Replacement of the human insulin receptor transmembrane and cytoplasmic domains by corresponding domains of the oncogene product v-ros leads to accelerated internalization, degradation, and down-regulation.

Internalization, degradation, and insulin-induced down-regulation of insulin receptors were studied comparatively in transformed Chinese hamster ovary (CHO) cell lines, CHO.T and CHO.IR.ros, respectively expressing either the wild-type human insulin receptor (hIR) or a mutated hybrid receptor in which the transmembrane and cytoplasmic domains of hIR were replaced by corresponding domains of the transforming protein p68gag-ros (v-ros) of avian sarcoma virus UR2. At 37 degrees C, degradation of insulin receptors photoaffinity labeled on the cell surface (440 kDa) was most rapid for the hybrid hIR.ros (t1/2 1.0 +/- 0.1 h), intermediate for the wild-type hIR (t1/2 2.7 +/- 0.5 h), and slowest for the endogenous CHO insulin receptors (t1/2 3.7 +/- 0.7 h).
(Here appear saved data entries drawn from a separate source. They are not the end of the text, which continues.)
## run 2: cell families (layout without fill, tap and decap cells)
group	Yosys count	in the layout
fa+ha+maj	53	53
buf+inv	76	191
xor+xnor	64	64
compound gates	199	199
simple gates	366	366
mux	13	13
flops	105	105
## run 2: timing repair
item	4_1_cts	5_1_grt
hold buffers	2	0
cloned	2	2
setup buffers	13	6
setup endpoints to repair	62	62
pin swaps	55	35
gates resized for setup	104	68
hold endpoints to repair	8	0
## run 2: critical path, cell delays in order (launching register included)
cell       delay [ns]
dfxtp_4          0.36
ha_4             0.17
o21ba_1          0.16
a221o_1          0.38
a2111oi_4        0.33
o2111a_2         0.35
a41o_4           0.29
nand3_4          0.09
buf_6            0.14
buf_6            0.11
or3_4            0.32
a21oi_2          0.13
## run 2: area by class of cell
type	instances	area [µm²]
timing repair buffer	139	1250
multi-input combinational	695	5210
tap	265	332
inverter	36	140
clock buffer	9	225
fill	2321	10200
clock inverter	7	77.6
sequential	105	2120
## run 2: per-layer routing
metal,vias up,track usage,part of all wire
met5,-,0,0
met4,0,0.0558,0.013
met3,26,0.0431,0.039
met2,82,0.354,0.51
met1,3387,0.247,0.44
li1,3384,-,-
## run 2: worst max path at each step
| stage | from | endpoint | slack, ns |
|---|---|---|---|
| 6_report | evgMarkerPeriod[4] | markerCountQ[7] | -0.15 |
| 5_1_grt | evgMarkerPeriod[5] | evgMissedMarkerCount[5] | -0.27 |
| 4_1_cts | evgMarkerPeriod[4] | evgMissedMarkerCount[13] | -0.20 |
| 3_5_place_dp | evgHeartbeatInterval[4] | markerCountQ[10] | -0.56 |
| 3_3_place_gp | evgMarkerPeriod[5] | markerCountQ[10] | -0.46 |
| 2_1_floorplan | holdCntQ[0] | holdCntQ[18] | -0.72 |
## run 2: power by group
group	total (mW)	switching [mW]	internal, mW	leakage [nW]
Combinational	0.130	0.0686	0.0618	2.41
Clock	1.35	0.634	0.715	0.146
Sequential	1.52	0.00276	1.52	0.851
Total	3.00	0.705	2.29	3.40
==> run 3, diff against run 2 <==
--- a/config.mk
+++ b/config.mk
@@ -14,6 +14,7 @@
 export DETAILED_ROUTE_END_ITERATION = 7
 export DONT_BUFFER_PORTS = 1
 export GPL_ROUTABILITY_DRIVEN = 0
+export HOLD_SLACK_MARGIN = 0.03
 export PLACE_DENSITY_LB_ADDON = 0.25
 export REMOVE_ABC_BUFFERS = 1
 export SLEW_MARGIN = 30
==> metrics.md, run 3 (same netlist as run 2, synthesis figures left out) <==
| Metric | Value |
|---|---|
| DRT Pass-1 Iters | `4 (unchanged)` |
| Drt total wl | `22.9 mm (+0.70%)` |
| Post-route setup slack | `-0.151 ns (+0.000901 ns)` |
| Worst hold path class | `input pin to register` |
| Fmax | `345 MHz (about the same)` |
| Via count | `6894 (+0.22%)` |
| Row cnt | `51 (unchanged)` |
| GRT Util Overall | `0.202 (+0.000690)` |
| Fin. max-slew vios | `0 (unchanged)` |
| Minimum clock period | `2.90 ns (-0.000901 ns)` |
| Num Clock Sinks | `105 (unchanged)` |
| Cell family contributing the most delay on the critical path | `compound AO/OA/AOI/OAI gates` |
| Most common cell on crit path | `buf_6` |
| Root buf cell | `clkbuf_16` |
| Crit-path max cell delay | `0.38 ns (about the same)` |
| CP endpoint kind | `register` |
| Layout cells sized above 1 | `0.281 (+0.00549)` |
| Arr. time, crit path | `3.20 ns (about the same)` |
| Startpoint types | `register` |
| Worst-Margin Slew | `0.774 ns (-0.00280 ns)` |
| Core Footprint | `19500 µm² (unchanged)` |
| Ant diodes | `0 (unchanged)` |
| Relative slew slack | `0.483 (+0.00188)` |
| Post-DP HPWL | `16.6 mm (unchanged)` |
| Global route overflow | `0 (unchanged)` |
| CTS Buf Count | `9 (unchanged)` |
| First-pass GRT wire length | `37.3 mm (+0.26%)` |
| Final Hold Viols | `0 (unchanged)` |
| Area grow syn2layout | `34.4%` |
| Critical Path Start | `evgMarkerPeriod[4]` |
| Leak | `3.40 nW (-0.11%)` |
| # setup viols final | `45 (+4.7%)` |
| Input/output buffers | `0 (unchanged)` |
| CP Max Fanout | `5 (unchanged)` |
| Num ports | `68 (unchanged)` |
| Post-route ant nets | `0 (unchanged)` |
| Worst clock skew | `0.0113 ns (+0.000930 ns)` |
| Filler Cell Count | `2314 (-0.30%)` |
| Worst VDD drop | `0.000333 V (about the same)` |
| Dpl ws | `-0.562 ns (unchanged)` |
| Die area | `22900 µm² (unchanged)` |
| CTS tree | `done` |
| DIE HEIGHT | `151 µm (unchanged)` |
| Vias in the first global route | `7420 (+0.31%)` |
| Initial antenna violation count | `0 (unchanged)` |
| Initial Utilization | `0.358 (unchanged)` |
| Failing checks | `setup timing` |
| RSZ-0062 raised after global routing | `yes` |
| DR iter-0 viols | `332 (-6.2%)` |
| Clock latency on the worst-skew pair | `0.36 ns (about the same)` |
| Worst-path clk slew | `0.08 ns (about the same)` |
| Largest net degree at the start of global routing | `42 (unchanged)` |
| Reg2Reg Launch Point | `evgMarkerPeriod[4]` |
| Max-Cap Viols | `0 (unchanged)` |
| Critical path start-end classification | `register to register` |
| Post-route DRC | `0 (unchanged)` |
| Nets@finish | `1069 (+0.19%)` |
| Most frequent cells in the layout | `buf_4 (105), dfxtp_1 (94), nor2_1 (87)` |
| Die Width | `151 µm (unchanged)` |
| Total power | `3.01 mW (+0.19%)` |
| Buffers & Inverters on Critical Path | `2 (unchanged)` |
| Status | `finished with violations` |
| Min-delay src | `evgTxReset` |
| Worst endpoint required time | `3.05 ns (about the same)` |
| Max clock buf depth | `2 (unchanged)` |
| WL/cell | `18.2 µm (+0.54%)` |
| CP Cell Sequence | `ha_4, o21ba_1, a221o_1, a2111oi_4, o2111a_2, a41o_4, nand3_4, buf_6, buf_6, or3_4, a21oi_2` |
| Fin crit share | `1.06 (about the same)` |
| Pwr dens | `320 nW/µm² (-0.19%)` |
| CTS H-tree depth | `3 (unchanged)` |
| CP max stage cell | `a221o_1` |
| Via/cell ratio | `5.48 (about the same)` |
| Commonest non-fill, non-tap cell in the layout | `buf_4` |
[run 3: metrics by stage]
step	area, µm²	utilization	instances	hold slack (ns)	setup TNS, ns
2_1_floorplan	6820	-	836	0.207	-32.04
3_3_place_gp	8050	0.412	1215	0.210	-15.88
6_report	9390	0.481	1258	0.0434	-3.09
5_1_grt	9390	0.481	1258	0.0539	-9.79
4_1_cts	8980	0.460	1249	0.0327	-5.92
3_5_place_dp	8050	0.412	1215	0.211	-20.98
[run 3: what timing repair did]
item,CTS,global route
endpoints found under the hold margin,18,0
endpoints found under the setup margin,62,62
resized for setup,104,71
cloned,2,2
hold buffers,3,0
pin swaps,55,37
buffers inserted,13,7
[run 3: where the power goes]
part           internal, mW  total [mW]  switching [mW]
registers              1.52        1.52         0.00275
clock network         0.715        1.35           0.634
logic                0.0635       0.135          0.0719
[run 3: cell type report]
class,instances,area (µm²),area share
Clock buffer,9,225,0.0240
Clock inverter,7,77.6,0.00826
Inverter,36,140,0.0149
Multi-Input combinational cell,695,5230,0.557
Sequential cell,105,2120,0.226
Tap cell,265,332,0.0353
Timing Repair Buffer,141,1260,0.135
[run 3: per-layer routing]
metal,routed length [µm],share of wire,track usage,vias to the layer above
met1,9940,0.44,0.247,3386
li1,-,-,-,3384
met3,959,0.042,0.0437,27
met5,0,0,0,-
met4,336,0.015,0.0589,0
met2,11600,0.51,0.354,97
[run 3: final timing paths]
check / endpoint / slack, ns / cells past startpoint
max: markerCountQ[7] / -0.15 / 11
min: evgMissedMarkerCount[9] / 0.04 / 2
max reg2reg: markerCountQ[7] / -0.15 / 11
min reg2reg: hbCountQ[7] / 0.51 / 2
Initial intracellular accumulation of the hIR.ros hybrid was also most rapid, reaching maximal amounts in 20 min following which the receptors disappeared rapidly from the intracellular compartment. In contrast, intracellular accumulation of the receptors in the CHO.T and CHO cells was slower, reaching maximal amounts in 60 min, and rapid disappearance of the receptors from the intracellular compartment did not occur. Chloroquine, a lysosomotropic agent, inhibited degradation of both the wild-type hIR and the chimeric hIR.ros and increased their intracellular accumulation. However, the chloroquine effect was much more marked for the hIR.ros receptors whose intracellular accumulation was increased by greater than 300% (in comparison with approximately 60% increase for the wild-type hIR), demonstrating marked intracellular degradation of the hybrid hIR.ros at chloroquine-sensitive sites. Insulin-induced down-regulation of the cell surface hIR.ros (52% loss in 3 h) was also more marked than the wild-type hIR (approximately 30% loss in 3 h). Thus, in the hybrid hIR.ros receptor, which was shown previously to exhibit insulin-stimulated autophosphorylation and kinase activity but not insulin-stimulated metabolic function, the capacity for internalization and down-regulation is not only preserved but is also markedly accelerated. These findings suggest that 1) the postreceptor coupling mechanisms mediating insulin-induced receptor internalization, degradation, and down-regulation are different from those mediating metabolic functions; and 2) v-ros may contain the structural information directing accelerated receptor catabolism.